Segmenting Demographics Using Telecommunication Behavior
Our goal for this analysis is to find the distinct telecommunication patterns in and around the city of Milan via k-means clustering. Having these patterns gives us the ability to segment communication tendencies by block characteristics. K-means clustering takes the total number of observations and splits them into a certain number of groups, or clusters, based on their innate grouping tendencies.
Establishing clusters allows us to identify similar patterns in telecommunication activity across geographical checkpoints, referred to as blocks. These blocks reference a geographical area of Milan, subdivided by a simple grid. Similarly most geospatial data can be tracked using a similar technique of creating sub regions and aggregating behavior by region.
The R script for this analysis can be found on my GitHub.
The jumping off point for this analysis came from here, some tweaking to the original code has been done and a substantial amount of new code has been added.
The Milan Dataset
The data were sanitized and made public for open use. The blocks, and subjects of our analysis, are large geographic squares created by a grid overlaid on the city of Milan, Italy. Each observation is one instance of telecommunication via call, text, or internet. The original file contains the following columns:
$ square_id : ID of the square or "block" on the Milano Grid $ time_interval : Start time of communication interval (milliseconds) $ country_code : Phone country code of inbound or outbound communication $ sms_in_activity : SMS received inside the specified square, sent from the nation of the country code $ sms_out_activity : SMS sent from inside the specified square to the nation identified by the country code $ call_in_activity : Call received inside the specified square, during the time interval, from the nation of the country code $ call_out_activity : Call issued inside the specified square, during the time interval, to the nation identified by the country code $ internet_traffic_activity: Performed internet traffic inside the specified square during the time interval by the nation of the user(s) performing the connection identified by the country code
☨☨New CDR generated at start and end of internet connection OR 15 minutes from the last generated CDR OR 5 MB from the last generated CDR.
This dataset is certainly nuanced. Most datasets, even for the same customer segmentation, are unique and have their own challenges. Teams with a comparative advantage in the approach they take to analysis cut the time it takes to find and answer supporting assumptions. The focus on results helps break down roadblocks which arise from bid data.
The variety of data issues is why a robust data exploration routine is key to successful completion of segmentation projects.
Initial Data Exploration
The initial exploration of the block level data show similar trends in activity and the times at which these occur. Below is a graphic of 4 different blocks to show how activity is consistent during business hours and taper off until the end of day. The spike at midnight may have several explanations, but given the open data source and level of sanitation it’s unlikely the true source can be found. It is consistent in each block so the anomaly wasn’t explored further as methods used will minimize the biassing the anomaly has on the outcome.

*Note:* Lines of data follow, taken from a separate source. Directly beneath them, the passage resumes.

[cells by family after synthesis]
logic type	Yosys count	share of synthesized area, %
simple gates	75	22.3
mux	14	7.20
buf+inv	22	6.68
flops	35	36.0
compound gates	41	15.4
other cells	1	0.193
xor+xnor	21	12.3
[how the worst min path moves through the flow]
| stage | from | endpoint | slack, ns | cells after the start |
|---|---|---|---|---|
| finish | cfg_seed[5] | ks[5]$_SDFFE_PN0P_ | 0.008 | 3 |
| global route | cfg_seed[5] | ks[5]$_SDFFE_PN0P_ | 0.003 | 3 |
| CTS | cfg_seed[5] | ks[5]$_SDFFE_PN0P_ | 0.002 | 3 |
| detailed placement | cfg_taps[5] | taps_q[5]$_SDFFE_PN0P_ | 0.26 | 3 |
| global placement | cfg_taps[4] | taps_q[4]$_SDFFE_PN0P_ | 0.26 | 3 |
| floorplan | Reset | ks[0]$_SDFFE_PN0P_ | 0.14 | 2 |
==> src/rtl/fb_write_arbiter.sv <==
// Frame-buffer write-port controller: round-robin arbitration between two
// pixel writers plus a full-frame clear engine. Drives only the BRAM write port.
module fb_write_arbiter #(
  parameter int unsigned WIDTH     = 640,
  parameter int unsigned HEIGHT    = 480,
  parameter logic        CLEAR_VAL = 1'b0
) (
  input  logic                 clk,
  input  logic                 reset,
  fb_write_arbiter_if.slave    bus
);

  typedef enum logic {IDLE, CLEAR} state_t;

  localparam logic [9:0] X_LAST = 10'(WIDTH - 1);
  localparam logic [8:0] Y_LAST = 9'(HEIGHT - 1);

  state_t     state, state_nxt;
  logic       last;
  logic       sweep_end;
  logic [9:0] cx;
  logic [8:0] cy;

  logic       hs;
  logic [9:0] sel_x;
  logic [8:0] sel_y;
  logic       sel_d;
  logic       in_range;
  logic       cnt_last;
  logic       clear_write;

  assign bus.clear_busy = (state == CLEAR);

  assign hs       = bus.ack0 | bus.ack1;
  assign sel_x    = bus.ack1 ? bus.x1 : bus.x0;
  assign sel_y    = bus.ack1 ? bus.y1 : bus.y0;
  assign sel_d    = bus.ack1 ? bus.d1 : bus.d0;
  assign in_range = (sel_x <= X_LAST) && (sel_y <= Y_LAST);
  assign cnt_last = (cx == X_LAST) && (cy == Y_LAST);

  // The first clear write is issued on the very edge that accepts clear_start,
  // so sweep_end marks that the final pixel went out and the next CLEAR cycle
  // only retires the sweep.
  assign clear_write = ((state == IDLE) && bus.clear_start) ||
                       ((state == CLEAR) && !sweep_end);

  // Next-state and combinational grants
  always_comb begin
    state_nxt = state;
    bus.ack0  = 1'b0;
    bus.ack1  = 1'b0;
    case (state)
      IDLE: begin
        if (bus.clear_start) begin
          state_nxt = CLEAR;
        end else if (bus.req0 && bus.req1) begin
          bus.ack0 = last;
          bus.ack1 = ~last;
        end else begin
          bus.ack0 = bus.req0;
          bus.ack1 = bus.req1;
        end
      end
      CLEAR: begin
        if (sweep_end) state_nxt = IDLE;
      end
      default: state_nxt = IDLE;
    endcase
  end

  // State register
  always_ff @(posedge clk or negedge reset) begin
    if (!reset) state <= IDLE;
    else        state <= state_nxt;
  end

  // Registered write port, round-robin pointer and clear counters
  always_ff @(posedge clk or negedge reset) begin
    if (!reset) begin
      last           <= 1'b1;
      sweep_end      <= 1'b0;
      cx             <= '0;
      cy             <= '0;
      bus.bram_we    <= 1'b0;
      bus.bram_addr  <= '0;
      bus.bram_din   <= 1'b0;
      bus.clear_done <= 1'b0;
      bus.oob_err    <= 1'b0;
    end else begin
      bus.bram_we    <= 1'b0;
      bus.clear_done <= 1'b0;
      bus.oob_err    <= 1'b0;
      if (clear_write) begin
        bus.bram_we   <= 1'b1;
        bus.bram_addr <= {cy, cx};
        bus.bram_din  <= CLEAR_VAL;
        sweep_end     <= cnt_last;
        if (cnt_last) begin
          cx <= '0;
          cy <= '0;
        end else if (cx == X_LAST) begin
          cx <= '0;
          cy <= cy + 9'd1;
        end else begin
          cx <= cx + 10'd1;
        end
      end else if (state == CLEAR) begin
        sweep_end      <= 1'b0;
        bus.clear_done <= 1'b1;
      end else if (hs) begin
        last <= bus.ack1;
        if (in_range) begin
          bus.bram_we   <= 1'b1;
          bus.bram_addr <= {sel_y, sel_x};
          bus.bram_din  <= sel_d;
        end else begin
          bus.oob_err   <= 1'b1;
        end
      end
    end
  end

endmodule
--- src/rtl/spikes_pkg.sv ---
// spikes_pkg: shared grid geometry, tile codes, writer states and tile legality
package spikes_pkg;
  localparam int GRID_ROWS = 13;
  localparam int GRID_COLS = 19;
  localparam int ROW_W = 4;
  localparam int COL_W = 5;
  localparam logic [1:0] TILE_EMPTY = 2'd0;
  localparam logic [1:0] TILE_SPIKE = 2'd1;
  typedef enum logic [1:0] {IDLE, CLEAR, PLACE, FINISH} writerState_t;
  // A spike may not sit off-grid, on a wall pillar (odd row and odd col) or in the spawn corner.
  function automatic logic is_legal_tile(input logic [ROW_W-1:0] row, input logic [COL_W-1:0] col);
    return (row < ROW_W'(GRID_ROWS)) && (col < COL_W'(GRID_COLS)) && !(row[0] && col[0]) &&
           !((row <= ROW_W'(1)) && (col <= COL_W'(1)));
  endfunction
endpackage

--- src/rtl/spikes_layout_writer_lfsr16.sv ---
// lfsr16: free-running 16-bit Fibonacci LFSR, taps 16,14,13,11
module lfsr16 #(
  parameter logic [15:0] SEED = 16'hACE1
) (
  input  logic        clk,
  input  logic        reset,
  output logic [15:0] state
);
  // Shift every cycle; a nonzero seed keeps the register out of the all-zero lockup state.
  always_ff @(posedge clk)
    state <= reset ? SEED : {state[14:0], state[15] ^ state[13] ^ state[12] ^ state[10]};
endmodule

--- src/rtl/spikes_layout_writer.sv ---
// spikes_layout_writer: clears the spike mask and writes a fresh random spike layout
module spikes_layout_writer
  import spikes_pkg::*;
#(
  parameter int          NUM_SPIKES = 3,
  parameter int          MAX_TRIES  = 1024,
  parameter logic [15:0] SEED       = 16'hACE1
) (
  input  logic             clk,
  input  logic             reset,
  input  logic             start,
  output logic             busy,
  output logic             done,
  output logic             fail,
  output logic [4:0]       placed_count,
  output logic             wr_en,
  output logic [ROW_W-1:0] wr_row,
  output logic [COL_W-1:0] wr_col,
  output logic [1:0]       wr_data
);
  localparam int LIST_N = NUM_SPIKES > 0 ? NUM_SPIKES : 1;
  localparam logic [4:0] TARGET = 5'(NUM_SPIKES);
  localparam logic [15:0] TRY_LIMIT = 16'(MAX_TRIES);
  writerState_t state, stateNxt;
  logic [15:0] lfsr, tries;
  logic [ROW_W-1:0] listRow [LIST_N];
  logic [COL_W-1:0] listCol [LIST_N];
  logic [ROW_W-1:0] candRow, wrRowNxt;
  logic [COL_W-1:0] candCol, wrColNxt;
  logic [1:0] wrDataNxt;
  logic [4:0] countNxt;
  logic dup, accept, placeDone, clearLast, launch;
  logic busyNxt, doneNxt, failNxt, wrEnNxt;
  logic unusedLfsrBits;
  lfsr16 #(.SEED(SEED)) uLfsr (.clk(clk), .reset(reset), .state(lfsr));
  assign unusedLfsrBits = ^lfsr[15:9];
  assign candRow = lfsr[3:0];
  assign candCol = lfsr[8:4];
  assign launch = state == IDLE && start;
  assign clearLast = wr_row == ROW_W'(GRID_ROWS - 1) && wr_col == COL_W'(GRID_COLS - 1);
  assign placeDone = placed_count == TARGET || tries == TRY_LIMIT;
  assign accept = state == PLACE && !placeDone && is_legal_tile(candRow, candCol) && !dup;
  // Reject a candidate that repeats a coordinate already placed in this layout.
  always_comb begin
    dup = 1'b0;
    for (int i = 0; i < LIST_N; i++)
      if (5'(i) < placed_count && listRow[i] == candRow && listCol[i] == candCol) dup = 1'b1;
  end
  // Next state: sweep the whole mask, then draw candidates until full or out of tries.
  always_comb begin
    stateNxt = state;
    stateNxt = state == IDLE  ? (start ? CLEAR : IDLE) :
               state == CLEAR ? (clearLast ? PLACE : CLEAR) :
               state == PLACE ? (placeDone ? FINISH : PLACE) : IDLE;
  end
  // Next values of the registered outputs; the row/col outputs double as the sweep counter.
  always_comb begin
    busyNxt = stateNxt == CLEAR || stateNxt == PLACE;
    doneNxt = stateNxt == FINISH;
    failNxt = launch ? 1'b0 : (state == PLACE && placeDone) ? placed_count < TARGET : fail;
    wrEnNxt = stateNxt == CLEAR || accept;
    wrDataNxt = accept ? TILE_SPIKE : TILE_EMPTY;
    wrRowNxt = state == IDLE ? '0 :
               state == CLEAR ? (wr_col == COL_W'(GRID_COLS - 1) ? wr_row + 4'd1 : wr_row) :
               accept ? candRow : wr_row;
    wrColNxt = state == IDLE ? '0 :
               state == CLEAR ? (wr_col == COL_W'(GRID_COLS - 1) ? '0 : wr_col + 5'd1) :
               accept ? candCol : wr_col;
    countNxt = launch ? '0 : placed_count + 5'(accept);
  end
  // State, try counter and registered outputs.
  always_ff @(posedge clk) begin
    if (reset) begin
      state <= IDLE;
      tries <= '0;
      busy <= 1'b0;
      done <= 1'b0;
      fail <= 1'b0;
      wr_en <= 1'b0;
      wr_row <= '0;
      wr_col <= '0;
      wr_data <= TILE_EMPTY;
      placed_count <= '0;
    end else begin
      state <= stateNxt;
      tries <= launch ? '0 : state == PLACE ? tries + 16'd1 : tries;
      busy <= busyNxt;
      done <= doneNxt;
      fail <= failNxt;
      wr_en <= wrEnNxt;
      wr_row <= wrRowNxt;
      wr_col <= wrColNxt;
      wr_data <= wrDataNxt;
      placed_count <= countNxt;
    end
  end
  // Remember each accepted coordinate in the slot indexed by the current count.
  always_ff @(posedge clk)
    for (int i = 0; i < LIST_N; i++)
      if (accept && placed_count == 5'(i)) begin
        listRow[i] <= candRow;
        listCol[i] <= candCol;
      end
endmodule

--- config.mk ---
export PLATFORM = sky130hd
export DESIGN_NAME = spikes_layout_writer
export DESIGN_NICKNAME = d
export VERILOG_FILES = /design/src/rtl/spikes_pkg.sv /design/src/rtl/spikes_layout_writer_lfsr16.sv /design/src/rtl/spikes_layout_writer.sv
export SDC_FILE = /design/constraint.sdc
export NUM_CORES = 1
export LEC_CHECK = 0
export ABC_CLOCK_PERIOD_IN_PS = 3300
export CAP_MARGIN = 20
export CORE_MARGIN = 2
export CORE_UTILIZATION = 45
export DETAILED_ROUTE_END_ITERATION = 6
export DONT_BUFFER_PORTS = 1
export SETUP_SLACK_MARGIN = 0.05
export SLEW_MARGIN = 20
export SYNTH_ARGS = -nofsm -noshare
export SYNTH_HDL_FRONTEND = slang
export SYNTH_HIERARCHICAL = 1
export SYNTH_SLANG_ARGS = --single-unit
--- constraint.sdc ---
create_clock -name clk -period 3.3 [get_ports clk]
set_clock_uncertainty 0.15 [all_clocks]
set_input_delay 0.99 -clock clk [delete_from_list [all_inputs] [get_ports clk]]
set_output_delay 0.99 -clock clk [all_outputs]
set_load 0.05 [all_outputs]
==> impl_metrics.toml <==
[outcome]
outcome = "completed"

[detailed_routing]
detailed_routing_iterations_pass_1 = 4
route.vias.total = 2301
drcViolationCount = 0
drt-total-wl_um = 6460
wl_per_cell_um = 14.3
vias_per_cell = 5.08
drt.antenna.violating_nets = 0
drt-initial-drc-count = 140

[clock_tree]
clock_sink_count = 80
cts-buffers-inserted = 9
cts_hold_buf = 0
post_cts_buffers = 0
clkTransAtPathRegs_ns = 0.08
cts-resized-gates = 0
cts-root-buf = "clkbuf_8"
insertion_delay_ns = 0.35
h_tree_depth_reported_by_cts = 3
clk_path_buf_depth = 2
clock_tree_from_tritoncts = "yes"

[finish]
layout.nets = 359
post_route_cells_drive_above_1_share = 0.105
stdcell_area_sq_um = 3850
area_growth_from_synthesis_to_final_layout_pct = 9.72
layout_common_cells = "dfxtp_1, nor2_1, xnor2_1"
fillers = 704
num_antenna_cells = 0
layout.cells.most_common = "dfxtp_1"

[logic_synthesis]
post_syn_instances = 339
postSynth.topFlopCell = "dfxtp_1"
synth.yosys.seq_area_share = 0.533
synth_enable_flop_cells = 27
combined_area_of_all_synthesized_cells_sq_um = 3510
per_instance_average_area_after_synthesis_sq_um = 10.4
async_flop_share = 0
synth_nets = 352
synth_cell_type_count = 42
synthesis.yosys.warnings = 6
synth.ff_latch_count = 80

[grt]
grt_max_degree = 26
grt_util_all_layers = 0.165
via_count_of_the_first_global_routing_pass = 2118
antenna_found_initial = 0
grt_pass1_wl_um = 10700
globalRoute.totalOverflow = 0

[worst_setup_path]
worst-r2r-cell-count = 7
cp_data_arrival_time_ns = 2.65
critical-path-max-stage-delay_ns = 0.56
crit_path_end_kind = "register"
cp-start-kind = "register"
r2r-start = "placed_count[3]"
required_arrival_time_at_the_worst_endpoint_ns = 3.21
regToRegEndpoint = "listCol[0][1]"
critical_path_class = "register to register"
crit_path_max_fanout = 22
critical-path-slowest-cell = "or4_4"
regToRegSetupSlack_ns = 0.56
worstPathCellList = "or4_4 > o2111ai_1 > nor3_1 > or4_1 > buf_4 > nor3_1 > buf_4"

[timing]
period_needed_ns = 2.74
setup_violations = 0
hold-worst-slack_ns = 0.250
grt_setup_unrepaired = "false"
totalNegativeSetupSlack_ns = 0
worst_pin_slew_ns = 0.703
min_period_over_period = 0.830
max_freq_mhz = 365
worst_slew_margin_rel = 0.531
drv_slew = 0
finalHoldViolCount = 0

[pwr]
pwr_density_cell_nw_per_um2 = 482
clkPwrFrac = 0.376
power.share.combinational = 0.043
power.share.switching = 0.224
ir_drop_v = 0.000291
leakage_nw = 1.33
power.net_switching_mw = 0.417
internal-power_mw = 1.44
power.sequential.fraction = 0.581

[floorplan]
fp.coreArea_sq_um = 7650
fp.dieH_um = 92.4
boundaryPins = 23
die_area_sq_um = 8530
die_width_um = 92.4
rows = 32
initial_utilization = 0.459

[min_path]
timing.hold.worst.class = "register to register"
min-delay-start = "uLfsr/state[14]"
hold_depth = 1
holdPathEnd = "uLfsr/state[15]"

[run]
cap_viol_max_count = 0

[place]
finalWeightedCongestion = 0.803
detailed_place.area_sq_um = 3660
dp_hpwl_um = 4370
io_buffers = 0
cells by family (layout without fill, tap and decap cells):
| kind of cell | count (synthesis) | in the layout | synth area share |
|---|---|---|---|
| simple gates | 129 | 129 | 0.186 |
| flops | 80 | 80 | 0.533 |
| xor+xnor | 51 | 51 | 0.127 |
| compound gates | 35 | 35 | 0.0741 |
| buf+inv | 31 | 43 | 0.0381 |
| fa+ha+maj | 10 | 10 | 0.0356 |
| mux | 2 | 2 | 0.00570 |
| other cells | 1 | 1 | 0.00107 |
through the flow:
stage	setup slack [ns]	power, mW	std cells	util
after floorplan	-0.0847	1.16	339	-
after global placement	0.598	1.18	437	0.479
after detailed placement	0.562	1.18	437	0.479
after CTS	0.555	1.88	453	0.504
after global routing	0.396	1.93	453	0.504
final	0.562	1.86	453	0.504
sequential cells by signal (all words and copies together) (netlist names):
signal / count
tries: 16
wr_data: 1
fail: 1
busy: 1
listCol: 15
wr_row: 4
uLfsr/state: 16
state: 2
wr_col: 5
placed_count: 5
done: 1
listRow: 12
wr_en: 1
final cells by class:
cell class              instances  area (sq um)  share of cell area
clock buffers                  12           145              0.0377
inverters                      12          45.0              0.0117
well taps                     102           128              0.0331
flip-flops and latches         80          1870               0.486
clock inverters                 4          45.0              0.0117
multi-input cells             228          1510               0.391
repair buffers                 15           113              0.0292
power by group through the flow:
stage / sequential, mW / clock [mW] / combinational (mW)
after floorplan: 1.08 / 0 / 0.0850
after global placement: 1.10 / 0 / 0.0797
after detailed placement: 1.10 / 0 / 0.0800
after CTS: 1.08 / 0.723 / 0.0811
after global routing: 1.08 / 0.761 / 0.0901
final: 1.08 / 0.700 / 0.0799
critical path: cells and delay by family, from the launching register on:
family	cells	cell delay [ns]
simple gates	4	1.33
buf+inv	2	0.45
flops	1	0.33
compound gates	1	0.19
cells in the mapped netlist (2+ instances only):
library cell	number	share of area
nand4_1	9	0.016
xor2_1	16	0.040
clkbuf_1	12	0.013
nor2b_1	13	0.023
inv_1	12	0.013
o21ai_0	4	0.0057
edfxtp_1	27	0.23
a211oi_2	5	0.018
nand2_1	18	0.019
a21oi_1	11	0.016
a22oi_1	4	0.0085
buf_4	2	0.0043
xnor2_1	35	0.087
nor4b_1	2	0.0050
nor2_1	38	0.041
mux2i_1	2	0.0057
nand3_1	16	0.023
a21o_1	5	0.011
buf_2	2	0.0028
nor3_1	10	0.014
or2_1	7	0.012
nand2b_1	3	0.0053
nor4_1	4	0.0071
ha_1	10	0.036
buf_1	2	0.0021
dfxtp_1	53	0.30
and3_1	2	0.0036
routing by layer:
metal,vias up,global-route usage,part of all wire
met5,-,0,0
met3,14,0.0602,0.049
met4,0,0.0746,0.025
li1,1164,-,-
met2,42,0.232,0.42
met1,1081,0.226,0.50
worst max path at each step:
stage,from,slack [ns],end
3_3_place_gp,placed_count[3],0.60,listRow[0][1]
4_1_cts,placed_count[3],0.55,listRow[0][3]
5_1_grt,placed_count[3],0.40,listCol[0][14]
3_5_place_dp,placed_count[3],0.56,listRow[0][1]
6_report,placed_count[3],0.56,listCol[0][1]
2_1_floorplan,placed_count[3],-0.08,listCol[0][0]
No activity file was read; power rests on OpenSTA's default activity.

Separating the volume of communication by channel and by time of day helped disseminated call trends from SMS trends.
Based on the analysis, it was decided that two observations are similar if they have the same volume pattern of total telecommunication throughout the day and a similar ratio of talk to text communication.
Below is a graph that compares talk and text activity for one hour (11:00 pm) for the first 500 square IDs, colored by cluster.
Why this graph?
This graph was one of the clearest representations of the different clusters. This brings into question why four clusters were chosen because looking at this graph, one could argue segmenting the data a couple different ways.
*4 clusters is the “correct” number of clusters, mathematically, but is that the best solution for the kind of analysis we’re trying to do here? *
If you look at the above graphs, each point is a square ID and they are colored based on the generated k-means clustering. Would you argue there needs to be a fifth cluster to accommodate more of the “outliers”? Maybe only three clusters are necessary.
Not every observation is the same, so how many communication types do we have?
The overall pattern of communication throughout a day are similar across the grid, which makes sense. The interesting differences occur with the different ratios between communications mediums - ie talk and sms. Is ratio an acceptable degree of separation between observations? What would be a better solution for categorization of communication types?
What would the next steps be for this analysis?
Integrating more of the available data to allow branching out from a solely volume based analysis.